Tenoscopic Surgery

Tendons are surrounded by a lubricating fluid filled sac as they go over joints. This is called the tendon sheath. In other areas tendons are cushioned by a sac between a bone and skin called a bursa. Both these areas can get inflamed or infected and their distension may reflect underlying disease in the tendon itself. The ability to look into these areas with the same equipment that we use to look into a joint is called tenoscopy.

The areas that we routinely examine include the carpal sheath (behind the knee), the digital sheath (behind the fetlock-pastern- windpuff area) and the tarsal sheath (behind the hock – thorough pin area). Extensor tendon sheaths commonly get infected at the front of the knee or hock. With an arthroscopic exam, flushing and debridement (surgical trimming of dead or devitalized tissue), we have been successful in saving  many horses. A tenoscopic ligament transection (similar to a carpal tunnel surgery in humans) is useful because examination of the structures and debridement of any proliferative synovitis can be done simultaneously.

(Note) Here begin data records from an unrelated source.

[config.mk]
export PLATFORM = sky130hd
export DESIGN_NAME = hub_slot_sched
export DESIGN_NICKNAME = d
export VERILOG_FILES = /design/src/rtl/hub_sched_pkg.sv /design/src/rtl/hub_sched_cfg.sv /design/src/rtl/hub_sched_scan.sv /design/src/rtl/hub_sched_grant.sv /design/src/rtl/hub_slot_sched.sv
export SDC_FILE = /design/constraint.sdc
export NUM_CORES = 1
export LEC_CHECK = 0
export BUFFER_PORTS_ARGS = -buffer_cell sky130_fd_sc_hd__buf_2
export CAP_MARGIN = 20
export CORE_ASPECT_RATIO = 0.5
export CORE_MARGIN = 3
export CORE_UTILIZATION = 45
export CTS_CLUSTER_SIZE = 24
export DETAILED_ROUTE_END_ITERATION = 16
export PLACE_DENSITY = 0.81
export SETUP_SLACK_MARGIN = 0.05
export SYNTH_ARGS = -nofsm -noshare
export SYNTH_HDL_FRONTEND = slang
export SYNTH_SLANG_ARGS = --single-unit
[constraint.sdc]
create_clock -name clk -period 3.38 [get_ports clk]
set_input_delay 0.169 -clock clk [delete_from_list [all_inputs] [get_ports clk]]
set_output_delay 0.169 -clock clk [all_outputs]
set_load 0.01 [all_outputs]
[src/rtl/hub_sched_pkg.sv]
package hub_sched_pkg;

   // Default geometry of the scheduler
   localparam int unsigned CORES_DEF   = 16;
   localparam int unsigned ENTRIES_DEF = 32;

   // Core number placed at table position k after reset: plain rotation
   function automatic int unsigned rotation_core(input int unsigned k,
                                                 input int unsigned cores);
      return k % cores;
   endfunction

endpackage

[src/rtl/hub_sched_cfg.sv]
module hub_sched_cfg
   import hub_sched_pkg::*;
#(
   parameter int unsigned N_CORES   = CORES_DEF,
   parameter int unsigned N_ENTRIES = ENTRIES_DEF,
   localparam int unsigned ID_W  = $clog2(N_CORES),
   localparam int unsigned IDX_W = $clog2(N_ENTRIES),
   localparam int unsigned TBL_W = N_ENTRIES * ID_W
)(
   input  logic             clk,
   input  logic             rst_n,
   input  logic             tbl_wr,
   input  logic [TBL_W-1:0] tbl_wdata,
   input  logic             rld_wr,
   input  logic [IDX_W-1:0] rld_wdata,
   input  logic             commit,
   output logic [TBL_W-1:0] act_tbl,
   output logic [IDX_W-1:0] act_rld
);

   localparam logic [IDX_W-1:0] RLD_RESET = IDX_W'(N_CORES - 1);

   logic [TBL_W-1:0] rot_tbl;
   logic [TBL_W-1:0] pend_tbl;
   logic [IDX_W-1:0] pend_rld;
   logic             pend_tbl_v;
   logic             pend_rld_v;

   // Reset image of the table, built position by position
   for (genvar g = 0; g < N_ENTRIES; g++) begin : g_rot
      assign rot_tbl[g*ID_W +: ID_W] = ID_W'(rotation_core(g, N_CORES));
   end

   always_ff @(posedge clk) begin
      if (!rst_n) begin
         act_tbl    <= rot_tbl;
         act_rld    <= RLD_RESET;
         pend_tbl   <= '0;
         pend_rld   <= '0;
         pend_tbl_v <= 1'b0;
         pend_rld_v <= 1'b0;
      end else begin
         if (commit) begin
            if (pend_tbl_v) act_tbl <= pend_tbl;
            if (pend_rld_v) act_rld <= pend_rld;
            pend_tbl_v <= 1'b0;
            pend_rld_v <= 1'b0;
         end
         // A write in the commit cycle lands in the pending slot for the next wrap
         if (tbl_wr) begin
            pend_tbl   <= tbl_wdata;
            pend_tbl_v <= 1'b1;
         end
         if (rld_wr) begin
            pend_rld   <= rld_wdata;
            pend_rld_v <= 1'b1;
         end
      end
   end

endmodule

[src/rtl/hub_sched_scan.sv]
module hub_sched_scan
   import hub_sched_pkg::*;
#(
   parameter int unsigned N_ENTRIES = ENTRIES_DEF,
   localparam int unsigned IDX_W = $clog2(N_ENTRIES)
)(
   input  logic             clk,
   input  logic             rst_n,
   input  logic             advance,
   input  logic [IDX_W-1:0] act_rld,
   output logic [IDX_W-1:0] ptr,
   output logic             wrap
);

   logic [IDX_W-1:0] last_pos;

   // Clamp the limit only when the index field can name missing positions
   if ((1 << IDX_W) == N_ENTRIES) begin : g_pow2
      assign last_pos = act_rld;
   end else begin : g_clamp
      localparam logic [IDX_W-1:0] TOP = IDX_W'(N_ENTRIES - 1);
      assign last_pos = (act_rld > TOP) ? TOP : act_rld;
   end

   assign wrap = advance && (ptr >= last_pos);

   always_ff @(posedge clk) begin
      if (!rst_n)
         ptr <= '0;
      else if (wrap)
         ptr <= '0;
      else if (advance)
         ptr <= ptr + 1'b1;
   end

endmodule

[src/rtl/hub_sched_grant.sv]
module hub_sched_grant
   import hub_sched_pkg::*;
#(
   parameter int unsigned N_CORES   = CORES_DEF,
   parameter int unsigned N_ENTRIES = ENTRIES_DEF,
   localparam int unsigned ID_W  = $clog2(N_CORES),
   localparam int unsigned IDX_W = $clog2(N_ENTRIES),
   localparam int unsigned TBL_W = N_ENTRIES * ID_W
)(
   input  logic               clk,
   input  logic               rst_n,
   input  logic               advance,
   input  logic [N_CORES-1:0] req,
   input  logic [TBL_W-1:0]   act_tbl,
   input  logic [IDX_W-1:0]   ptr,
   output logic [N_CORES-1:0] grant,
   output logic [ID_W-1:0]    grant_id,
   output logic               grant_vld
);

   logic [ID_W-1:0]    sel_id;
   logic [N_CORES-1:0] sel_hot;
   logic               sel_take;

   assign sel_id = act_tbl[ptr*ID_W +: ID_W];

   // Decoder of the scheduled core
   for (genvar c = 0; c < N_CORES; c++) begin : g_dec
      assign sel_hot[c] = (sel_id == ID_W'(c));
   end

   assign sel_take = advance && |(sel_hot & req);

   always_ff @(posedge clk) begin
      if (!rst_n) begin
         grant     <= '0;
         grant_id  <= '0;
         grant_vld <= 1'b0;
      end else begin
         grant     <= sel_take ? sel_hot : '0;
         grant_vld <= sel_take;
         if (advance) grant_id <= sel_id;
      end
   end

endmodule

[src/rtl/hub_slot_sched.sv]
module hub_slot_sched
   import hub_sched_pkg::*;
#(
   parameter int unsigned N_CORES   = CORES_DEF,
   parameter int unsigned N_ENTRIES = ENTRIES_DEF,
   localparam int unsigned ID_W  = $clog2(N_CORES),
   localparam int unsigned IDX_W = $clog2(N_ENTRIES),
   localparam int unsigned TBL_W = N_ENTRIES * ID_W
)(
   input  logic               clk,
   input  logic               rst_n,
   input  logic               tbl_wr,
   input  logic [TBL_W-1:0]   tbl_wdata,
   input  logic               rld_wr,
   input  logic [IDX_W-1:0]   rld_wdata,
   input  logic [N_CORES-1:0] req,
   input  logic               advance,
   output logic [N_CORES-1:0] grant,
   output logic [ID_W-1:0]    grant_id,
   output logic               grant_vld,
   output logic [TBL_W-1:0]   tbl_rd,
   output logic [IDX_W-1:0]   rld_rd
);

   // Elaboration-time checks of the geometry
   if (N_CORES < 2 || (1 << ID_W) != N_CORES) begin : g_bad_cores
      $error("hub_slot_sched: N_CORES must be a power of two, at least 2");
   end
   if (N_ENTRIES < N_CORES) begin : g_bad_entries
      $error("hub_slot_sched: N_ENTRIES must cover every core once");
   end

   logic [TBL_W-1:0] act_tbl;
   logic [IDX_W-1:0] act_rld;
   logic [IDX_W-1:0] scan_ptr;
   logic             scan_wrap;

   hub_sched_cfg #(.N_CORES(N_CORES), .N_ENTRIES(N_ENTRIES)) u_cfg (
      .clk       (clk),
      .rst_n     (rst_n),
      .tbl_wr    (tbl_wr),
      .tbl_wdata (tbl_wdata),
      .rld_wr    (rld_wr),
      .rld_wdata (rld_wdata),
      .commit    (scan_wrap),
      .act_tbl   (act_tbl),
      .act_rld   (act_rld)
   );

   hub_sched_scan #(.N_ENTRIES(N_ENTRIES)) u_scan (
      .clk     (clk),
      .rst_n   (rst_n),
      .advance (advance),
      .act_rld (act_rld),
      .ptr     (scan_ptr),
      .wrap    (scan_wrap)
   );

   hub_sched_grant #(.N_CORES(N_CORES), .N_ENTRIES(N_ENTRIES)) u_grant (
      .clk       (clk),
      .rst_n     (rst_n),
      .advance   (advance),
      .req       (req),
      .act_tbl   (act_tbl),
      .ptr       (scan_ptr),
      .grant     (grant),
      .grant_id  (grant_id),
      .grant_vld (grant_vld)
   );

   assign tbl_rd = act_tbl;
   assign rld_rd = act_rld;

endmodule

Yosys cells after proc, flatten, opt, wreduce, memory -nomap -nowiden. Index checks and enable logic that the tools add are counted.

Input port bits: 154. Register bits after elaboration: 294. Output and inout port bits: 154.

Eq/ne operators: 15. Bitwise logic cells: 2. Order comparisons: 1. Mux-type cells: 3. Shift operators: 1. Reduce and logical (&&, ||, !) cells: 10. Add/subtract/negate cells: 1.

Operator list (number): $shiftx 128x8->4 (1); $eq 4x4->1 const B (8); $and 16x16->16 (1); $eq 4x3->1 const B (4); $reduce_or 16->1 (1); $eq 4x2->1 const B (2); $reduce_and 2->1 (3); $add 5x1->5 const B (1); $ge 5x5->1 (1); $eq 4x1->1 const B (1); $logic_not 4->1 (1); $reduce_bool 2->1 (2); $mux 1 (3); $logic_and 1x1->1 (2); $reduce_or 2->1 (1); $not 1->1 (1).

Depth between registers and ports, before layout.
Depth after elaboration: 6. Gate-level depth with buffers: 13.

Modules after synthesis. A second synthesis with hierarchy kept.

Cells, all modules: 1279. Area total of the unflattened synthesis: 12814.8 um^2.

By module, submodules not included: hub_sched_cfg (seq. area each 5365.1 um^2, instances 1, cells an instance 1035, area each 10362.4 um^2); hub_sched_grant (seq. area each 420.4 um^2, instances 1, cells an instance 199, area each 2073.2 um^2); hub_sched_scan (seq. area each 100.1 um^2, instances 1, cells an instance 45, area each 379.1 um^2).

Worst setup path after synthesis. No wires, ideal clock.

Kind: reg2reg. Start point: register u_scan.ptr[0]. End point: register u_cfg.act_tbl[100]. Setup time: 0.129 ns. Arrival time: 3.264 ns. Cell stages (with the launch flop): 14. Required time: 3.251 ns. Period minus slack after synthesis: 3.394 ns. Slack: -0.014 ns. Cells stage by stage: dfxtp_1 buf_1 inv_1 ha_1 nand2b_1 a21o_1 a21o_1 a21o_1 a21o_1 nand3_1 clkbuf_1 clkbuf_1 mux2i_1 nand2_1.

Cells in the longest elaborated chain, start to end: 3.

RTL lines: start: declaration (RTL line hub_sched_scan.sv:11) `output logic [IDX_W-1:0] ptr,`; start signal: assignment (RTL line hub_sched_scan.sv:33) `ptr <= ptr + 1'b1;`; $ge 5x5->1 (RTL line hub_sched_scan.sv:25) `assign wrap = advance && (ptr >= last_pos);`; $logic_and 1x1->1 (RTL line hub_sched_scan.sv:25); $reduce_and 2->1 (no line); end signal: assignment (RTL line hub_sched_cfg.sv:36) `act_tbl <= rot_tbl;`; end signal: assignment (RTL line hub_sched_cfg.sv:44) `if (pend_tbl_v) act_tbl <= pend_tbl;`; end: declaration (RTL line hub_sched_cfg.sv:17) `output logic [TBL_W-1:0] act_tbl,`.

No other way between the ends. A chain may end at the register's enable or synchronous reset.

Worst setup path after layout.
Start point: register u_scan.ptr[1]. End point: register u_grant.grant[14].

Cells in the longest elaborated chain, start to end: 6.

RTL lines: $shiftx 128x8->4 (*) (RTL line hub_sched_grant.sv:25) `assign sel_id = act_tbl[ptr*ID_W +: ID_W];`; $eq 4x1->1, or another cell as far along (RTL line hub_sched_grant.sv:29) `assign sel_hot[c] = (sel_id == ID_W'(c));`; $and 16x16->16 (RTL line hub_sched_grant.sv:32) `assign sel_take = advance && |(sel_hot & req);`; $reduce_or 16->1 (RTL line hub_sched_grant.sv:32); $logic_and 1x1->1 (RTL line hub_sched_grant.sv:32); $reduce_and 2->1 (no line); end signal: assignment (RTL line hub_sched_grant.sv:40) `grant <= sel_take ? sel_hot : '0;`; end: declaration (RTL line hub_sched_grant.sv:16) `output logic [N_CORES-1:0] grant,`.

Every way passes the cells marked *; elsewhere a longest branch is shown, timed or not.

==> results.md <==
- Initial Util: 46.70%
- Fmax achieved: 0.2909 GHz
- Core area: 24520 sq um
- CTS tree: yes
- Worst-Margin Slew: 0.8538 ns
- Clock latency on the worst-skew pair: 0.56 ns
- CTS HTree Levels: 1
- Max stage delay on crit path: 0.52 ns
- Synthesized area: 11450 sq um
- Core Rows: 40
- Post-layout util: 65.14%
- Pin count of the biggest net entering global routing: 84
- Period utilisation layout: 101.7%
- Port Buffers: 307
- Pwr Density: 485.2 nW/um^2
- Hold path depth: 3
- Nets@finish: 1643
- Fin. Hold Viols: 0
- Num CTS Buffers: 26
- Startpoint types: flip-flop
- Most frequent cells in the layout: buf_2, dfxtp_1, mux2i_1, nor2_1, dlygate4sd3_1
- Syn nets: 1206
- Cells after Synth: 1046
- Top delay family on crit path: multiplexers
- Vias per inst: 5.602
- Clk slew on worst S/H paths: 0.07 ns
- Slew Limit Fails: 0
- Wire per inst: 22.62 um
- Setup violations, final: 8
- Sequential fraction of the synthesis area: 51.39%
- Yosys reg bits: 294
- Commonest non-fill, non-tap cell in the layout: buf_2
- Die Wd: 231.6 um
- Rel. slew slack: 43.08%
- Detailed Route Iter0 Violations: 982
- Post-route DRC: 0
- Final ANT Viol Nets: 0
- Cell with the most instances on the worst path: buf_12
- Worst-path cell chain: buf_12, buf_12, mux4_2, mux4_2, mux2_2, nor2_2, nand3_1, o211ai_1, a211oi_4, buf_6, buf_12, buf_6, nor4_2
- DIE AREA: 27520 sq um
- Skew final: 0.02394 ns
- Avg Inst Size Synth: 10.95 sq um
- Root Driver: clkbuf_16
- Worst Path Buf+Inv: 5
- First-pass GRT wire length: 59.62 mm
- Initial antenna violation count: 3
- CP Capture Type: flip-flop
- Ys async rst share: 0%
- Max_cap viols: 0
- Yosys cell types: 33
- Via Count: 10.31k
- Top FF cell, synth: dfxtp_1
- Vias in the first global route: 10.25k
- Tightest Hold Check Type: in2reg
- Final Critical Period: 3.438 ns
- P_leak: 8.052 nW
- Critical Path RT: 3.82 ns
- Grt total ovfl: 0
- Post-DP HPWL: 24.76 mm
- Setup CP Type: reg2reg
- Post-synth EDFFs: 0
- Overall power: 7.750 mW
- Final WS setup: -0.05805 ns
- Failing checks: setup timing
- Die height: 118.8 um
- Reg2Reg Depth: 13
- Levels on crit path: 13
- Maximum clock insertion buffer count: 3
- Gpl congestion: 0.9141
- GRT Util Overall: 27.80%
- Status: finished with violations
- Layout cells sized above 1: 30.36%
- Critical path arrival: 3.87 ns
- Worst vdd ir: 0.3883 mV
- CTS sink count: 294
- Max FO, Critical Path: 8
- Ys Warns: 0
- IO Pins: 308
- Synthesis-to-finish area growth: 39.47%
- Final WL: 41.64 mm
- CP max-delay cell: mux4_2
- RSZ-0062 raised after global routing: true
- TritonRoute pass-1 iters: 5
## worst reg2reg max path, stage by stage (launching register included)
cell	delay, ns
dfxtp_4	0.39
buf_12	0.14
buf_12	0.14
mux4_2	0.53
mux4_2	0.52
mux2_2	0.40
nor2_2	0.20
nand3_1	0.10
o211ai_1	0.15
a211oi_4	0.10
buf_6	0.15
buf_12	0.13
buf_6	0.11
nor4_2	0.28
## metal layers
metal / routed length, um / up-vias / GRT usage, %
met5: 0 / - / 0
met2: 19300 / 654 / 45.01
met3: 3540 / 202 / 6.931
li1: - / 4480 / -
met1: 15850 / 4977 / 33.86
met4: 2948 / 0 / 16.15
## cell families after synthesis
family                     synth area share (%)
and+or+nand+nor                           11.06
muxes                                     32.04
DFF                                       51.39
buffers and inverters                     3.190
AOI/OAI and AO/OA                         1.366
adders and majority gates                0.6554
xor gates and xnor gates                 0.3059
## flip-flops by register name, indices dropped and copies added (netlist names), 4 cells and up
| name | flops |
|---|---|
| u_cfg.pend_rld | 5 |
| u_grant.grant_id | 4 |
| u_grant.grant | 16 |
| u_cfg.act_tbl | 128 |
| u_cfg.act_rld | 5 |
| u_scan.ptr | 5 |
| u_cfg.pend_tbl | 128 |
## synth_stat cells (2+ instances only)
master    number  share of area, %
dfxtp_1      294                51
nand3_1        3              0.13
mux4_2        40               7.9
or2_2          2              0.11
nand2_1       80               2.6
nor2_1       213               7.0
nand2b_1       2              0.11
a21o_1         5              0.33
inv_1          7              0.23
o211ai_1       2              0.13
a211oi_1       4              0.26
nand4_1        2              0.11
mux2_2         4              0.39
buf_6          6              0.59
nor4_1        16              0.87
mux2i_1      271                24
buf_1         22              0.72
clkbuf_1      48               1.6
a21oi_1        4              0.17
xor2_1         3              0.23
ha_1           6              0.66
## path summary, 6_finish.rpt
check                                                   endpoint                            start  slack [ns]
worst max register to register      u_grant.grant[14]$_SDFF_PN0_       u_scan.ptr[1]$_SDFFE_PP0P_       -0.06
worst max-delay path                u_grant.grant[14]$_SDFF_PN0_       u_scan.ptr[1]$_SDFFE_PP0P_       -0.06
worst min register to register    u_cfg.act_tbl[54]$_SDFFE_PN1P_  u_cfg.pend_tbl[54]$_SDFFE_PN0P_        0.48
worst min-delay path            u_grant.grant_id[1]$_SDFFE_PN0P_                          advance        0.12
## power by group
part | switching [mW] | internal, mW
clock | 1.39 | 1.92
combinational | 0.372 | 0.434
sequential | 0.0702 | 3.57
## through the flow
stage	setup TNS [ns]	instance area, sq um	hold WS [ns]	worst slack (ns)	cells
floorplan	-0.2751	11450	0.3161	-0.01377	1046
global placement	-0.5090	13370	0.4014	-0.03495	1635
detailed placement	-0.6817	13370	0.4111	-0.04440	1635
CTS	0	15660	0.09835	0.06014	1816
global route	-1.204	15970	0.1185	-0.1501	1841
finish	-0.1174	15970	0.1212	-0.05805	1841
## final cells by class
cell class | count | area [sq um]
Tap cell | 336 | 420.4
Antenna cell | 3 | 7.507
Multi-Input combinational cell | 668 | 5294
Clock inverter | 10 | 190.2
Sequential cell | 294 | 5891
Timing Repair Buffer | 485 | 3391
Clock buffer | 37 | 742.0
Fill cell | 1736 | 8549
Inverter | 8 | 38.79
## timing repair
item	CTS	global route
endpoints found under the hold margin	134	0
pin swaps	0	2
setup endpoints to repair	17	17
setup buffers	0	18
hold buffers	134	0
gates resized for setup	2	20
cloned	0	4
(Power assumes the default switching activity.)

To assist healing of superficial flexor tendonitis (bowed tendons)  and help prevent further injury we do a tenoscopic proximal check desmotomy. This is done through the carpal sheath above the back of the knee and is much less invasive than the old open technique.

Tenoscopy is very useful for the examination and treatment of various bursae including the biceps bursa (shoulder) and the navicular bursa.